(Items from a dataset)
<file path="src/rtl/ps2_pkg.sv">
// rtl/ps2_pkg.sv - shared PS/2 receiver state encoding, frame constants and parity helper
package ps2_pkg;

  typedef enum logic [1:0] {
    ST_IDLE  = 2'd0,
    ST_RECV  = 2'd1,
    ST_CHECK = 2'd2
  } ps2_state_t;

  localparam int FRAME_LEN = 11;
  localparam int DATA_W    = 8;
  // Bits collected after the start bit: 8 data, parity, stop.
  localparam int RECV_BITS = FRAME_LEN - 1;

  // PS/2 uses odd parity: data bits plus parity bit must contain an odd number of ones.
  function automatic logic odd_parity_ok(input logic [DATA_W-1:0] data, input logic par);
    return ^{data, par};
  endfunction

endpackage

</file>
<file path="src/rtl/ps2_sync_fifo.sv">
// rtl/ps2_sync_fifo.sv - show-ahead synchronous FIFO with overflow pulse
module ps2_sync_fifo #(
  parameter int DEPTH = 16,
  parameter int WIDTH = 8
) (
  input  logic                     clk,
  input  logic                     rst_n,
  input  logic                     i_push,
  input  logic [WIDTH-1:0]         i_push_data,
  input  logic                     i_pop,
  output logic [WIDTH-1:0]         o_pop_data,
  output logic                     o_valid,
  output logic [$clog2(DEPTH):0]   o_count,
  output logic                     o_overflow
);

  localparam int AW = $clog2(DEPTH);
  localparam int CW = AW + 1;

  logic [WIDTH-1:0] r_mem [DEPTH];
  logic [AW-1:0]    r_wptr;
  logic [AW-1:0]    r_rptr;
  logic [CW-1:0]    r_count;
  logic             r_overflow;

  logic w_full;
  logic w_empty;
  logic w_pop;
  logic w_wr;

  assign w_full  = (r_count == CW'(DEPTH));
  assign w_empty = (r_count == '0);
  assign w_pop   = i_pop && !w_empty;
  // A full FIFO still accepts a write when the head leaves in the same cycle.
  assign w_wr    = i_push && (!w_full || w_pop);

  always_ff @(posedge clk) begin
    if (w_wr) begin
      r_mem[r_wptr] <= i_push_data;
    end
  end

  always_ff @(posedge clk or negedge rst_n) begin
    if (!rst_n) begin
      r_wptr     <= '0;
      r_rptr     <= '0;
      r_count    <= '0;
      r_overflow <= 1'b0;
    end else begin
      r_overflow <= i_push && w_full && !w_pop;
      if (w_wr) begin
        r_wptr <= r_wptr + 1'b1;
      end
      if (w_pop) begin
        r_rptr <= r_rptr + 1'b1;
      end
      case ({w_wr, w_pop})
        2'b10:   r_count <= r_count + 1'b1;
        2'b01:   r_count <= r_count - 1'b1;
        default: r_count <= r_count;
      endcase
    end
  end

  assign o_valid    = !w_empty;
  assign o_pop_data = w_empty ? '0 : r_mem[r_rptr];
  assign o_count    = r_count;
  assign o_overflow = r_overflow;

endmodule

</file>
<file path="src/rtl/ps2_rx_fifo.sv">
// rtl/ps2_rx_fifo.sv - PS/2 keyboard receiver: synchroniser, clock filter, frame FSM, receive FIFO
module ps2_rx_fifo
  import ps2_pkg::*;
#(
  parameter int FILTER_LEN     = 8,
  parameter int TIMEOUT_CYCLES = 100000,
  parameter int FIFO_DEPTH     = 16
) (
  input  logic                          clk,
  input  logic                          rst_n,
  input  logic                          kbclk,
  input  logic                          kbdat,
  input  logic                          rd_ready,
  output logic                          rd_valid,
  output logic [DATA_W-1:0]             rd_data,
  output logic [$clog2(FIFO_DEPTH):0]   fifo_count,
  output logic                          parity_err,
  output logic                          frame_err,
  output logic                          timeout_err,
  output logic                          overflow
);

  localparam int FCW = $clog2(FILTER_LEN + 1);
  localparam int TW  = $clog2(TIMEOUT_CYCLES + 1);
  localparam int BCW = $clog2(RECV_BITS + 1);

  logic [1:0]           r_clk_sync;
  logic [1:0]           r_dat_sync;
  logic                 r_clk_filt;
  logic                 r_clk_prev;
  logic [FCW-1:0]       r_filt_cnt;
  ps2_state_t           r_state;
  logic [BCW-1:0]       r_bit_cnt;
  logic [TW-1:0]        r_timer;
  logic [RECV_BITS-1:0] r_frame;
  logic                 r_parity_err;
  logic                 r_frame_err;
  logic                 r_timeout_err;

  logic                 w_clk_s;
  logic                 w_dat_s;
  logic                 w_fall;
  logic                 w_stop;
  logic                 w_par_ok;
  logic                 w_push;

  // Synchronisers reset to 1 so the bus looks idle coming out of reset.
  always_ff @(posedge clk or negedge rst_n) begin
    if (!rst_n) begin
      r_clk_sync <= 2'b11;
      r_dat_sync <= 2'b11;
    end else begin
      r_clk_sync <= {r_clk_sync[0], kbclk};
      r_dat_sync <= {r_dat_sync[0], kbdat};
    end
  end

  assign w_clk_s = r_clk_sync[1];
  assign w_dat_s = r_dat_sync[1];

  // The filtered clock follows only after FILTER_LEN consecutive disagreeing samples.
  always_ff @(posedge clk or negedge rst_n) begin
    if (!rst_n) begin
      r_clk_filt <= 1'b1;
      r_clk_prev <= 1'b1;
      r_filt_cnt <= '0;
    end else begin
      r_clk_prev <= r_clk_filt;
      if (w_clk_s == r_clk_filt) begin
        r_filt_cnt <= '0;
      end else if (int'(r_filt_cnt) >= FILTER_LEN - 1) begin
        r_clk_filt <= w_clk_s;
        r_filt_cnt <= '0;
      end else begin
        r_filt_cnt <= r_filt_cnt + 1'b1;
      end
    end
  end

  assign w_fall   = r_clk_prev && !r_clk_filt;
  assign w_stop   = r_frame[RECV_BITS-1];
  assign w_par_ok = odd_parity_ok(r_frame[DATA_W-1:0], r_frame[DATA_W]);
  assign w_push   = (r_state == ST_CHECK) && w_stop && w_par_ok;

  always_ff @(posedge clk or negedge rst_n) begin
    if (!rst_n) begin
      r_state       <= ST_IDLE;
      r_bit_cnt     <= '0;
      r_timer       <= '0;
      r_frame       <= '0;
      r_parity_err  <= 1'b0;
      r_frame_err   <= 1'b0;
      r_timeout_err <= 1'b0;
    end else begin
      r_parity_err  <= 1'b0;
      r_frame_err   <= 1'b0;
      r_timeout_err <= 1'b0;
      case (r_state)
        ST_IDLE: begin
          if (w_fall && !w_dat_s) begin
            r_state   <= ST_RECV;
            r_bit_cnt <= '0;
            r_timer   <= '0;
          end
        end
        ST_RECV: begin
          if (w_fall) begin
            // LSB-first: each new bit enters at the top and shifts toward bit 0.
            r_frame   <= {w_dat_s, r_frame[RECV_BITS-1:1]};
            r_bit_cnt <= r_bit_cnt + 1'b1;
            r_timer   <= '0;
            if (r_bit_cnt == BCW'(RECV_BITS - 1)) begin
              r_state <= ST_CHECK;
            end
          end else if (r_timer == TW'(TIMEOUT_CYCLES - 1)) begin
            r_timeout_err <= 1'b1;
            r_state       <= ST_IDLE;
            r_bit_cnt     <= '0;
            r_timer       <= '0;
          end else begin
            r_timer <= r_timer + 1'b1;
          end
        end
        ST_CHECK: begin
          if (!w_stop) begin
            r_frame_err <= 1'b1;
          end else if (!w_par_ok) begin
            r_parity_err <= 1'b1;
          end
          r_state   <= ST_IDLE;
          r_bit_cnt <= '0;
        end
        default: begin
          r_state <= ST_IDLE;
        end
      endcase
    end
  end

  ps2_sync_fifo #(
    .DEPTH (FIFO_DEPTH),
    .WIDTH (DATA_W)
  ) u_fifo (
    .clk         (clk),
    .rst_n       (rst_n),
    .i_push      (w_push),
    .i_push_data (r_frame[DATA_W-1:0]),
    .i_pop       (rd_ready),
    .o_pop_data  (rd_data),
    .o_valid     (rd_valid),
    .o_count     (fifo_count),
    .o_overflow  (overflow)
  );

  assign parity_err  = r_parity_err;
  assign frame_err   = r_frame_err;
  assign timeout_err = r_timeout_err;

endmodule
</file>
[config.mk]
export PLATFORM = sky130hd
export DESIGN_NAME = song_sequencer
export DESIGN_NICKNAME = d
export VERILOG_FILES = /design/src/rtl/music_pkg.sv /design/src/rtl/tone_gen.sv /design/src/rtl/song_sequencer.sv
export SDC_FILE = /design/constraint.sdc
export NUM_CORES = 1
export LEC_CHECK = 0
export CORE_MARGIN = 2
export CORE_UTILIZATION = 55
export DETAILED_ROUTE_END_ITERATION = 8
export HOLD_SLACK_MARGIN = 0.06
export PLACE_DENSITY_LB_ADDON = 0.15
export SKIP_CTS_REPAIR_TIMING = 1
export SYNTH_ARGS = -nofsm -noshare
export SYNTH_HDL_FRONTEND = slang
export SYNTH_SLANG_ARGS = --single-unit
[constraint.sdc]
create_clock -name clk -period 7.3 [get_ports clk]
set_input_delay 1.46 -clock clk [delete_from_list [all_inputs] [get_ports clk]]
set_output_delay 1.46 -clock clk [all_outputs]
set_load 0.01 [all_outputs]
[src/rtl/music_pkg.sv]
// rtl/music_pkg.sv - shared widths, note/duration constants and sequencer state type
`timescale 1ns/1ps
package music_pkg;

    localparam int NOTE_W = 20;
    localparam int DUR_W  = 5;
    localparam int IDX_W  = 10;

    // Clock the note-period constants are expressed in.
    localparam int SYS_CLK_HZ = 50_000_000;

    // Durations in ticks. FOUR exceeds the 5-bit ROM field; a four-beat note
    // has to be written as two consecutive TWO entries.
    localparam int QUARTER = 2;
    localparam int HALF    = 4;
    localparam int ONE     = 8;
    localparam int TWO     = 16;
    localparam int FOUR    = 32;

    // Note periods in system clocks (SYS_CLK_HZ / frequency).
    localparam logic [NOTE_W-1:0] B4  = NOTE_W'(SYS_CLK_HZ / 494);
    localparam logic [NOTE_W-1:0] C5S = NOTE_W'(SYS_CLK_HZ / 554);
    localparam logic [NOTE_W-1:0] D5S = NOTE_W'(SYS_CLK_HZ / 622);
    localparam logic [NOTE_W-1:0] E5  = NOTE_W'(SYS_CLK_HZ / 659);
    localparam logic [NOTE_W-1:0] F5S = NOTE_W'(SYS_CLK_HZ / 740);
    localparam logic [NOTE_W-1:0] G5S = NOTE_W'(SYS_CLK_HZ / 831);
    localparam logic [NOTE_W-1:0] A5S = NOTE_W'(SYS_CLK_HZ / 932);
    localparam logic [NOTE_W-1:0] B5  = NOTE_W'(SYS_CLK_HZ / 988);
    localparam logic [NOTE_W-1:0] SP  = NOTE_W'(1);

    typedef enum logic [1:0] {
        IDLE = 2'd0,
        LOAD = 2'd1,
        PLAY = 2'd2,
        GAP  = 2'd3
    } state_t;

endpackage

▶ [Exercise description]:
Apply a filter for "typedef" to the data above, then copy each line that matches.

▶ [Reply]:
  typedef enum logic [1:0] {
    typedef enum logic [1:0] {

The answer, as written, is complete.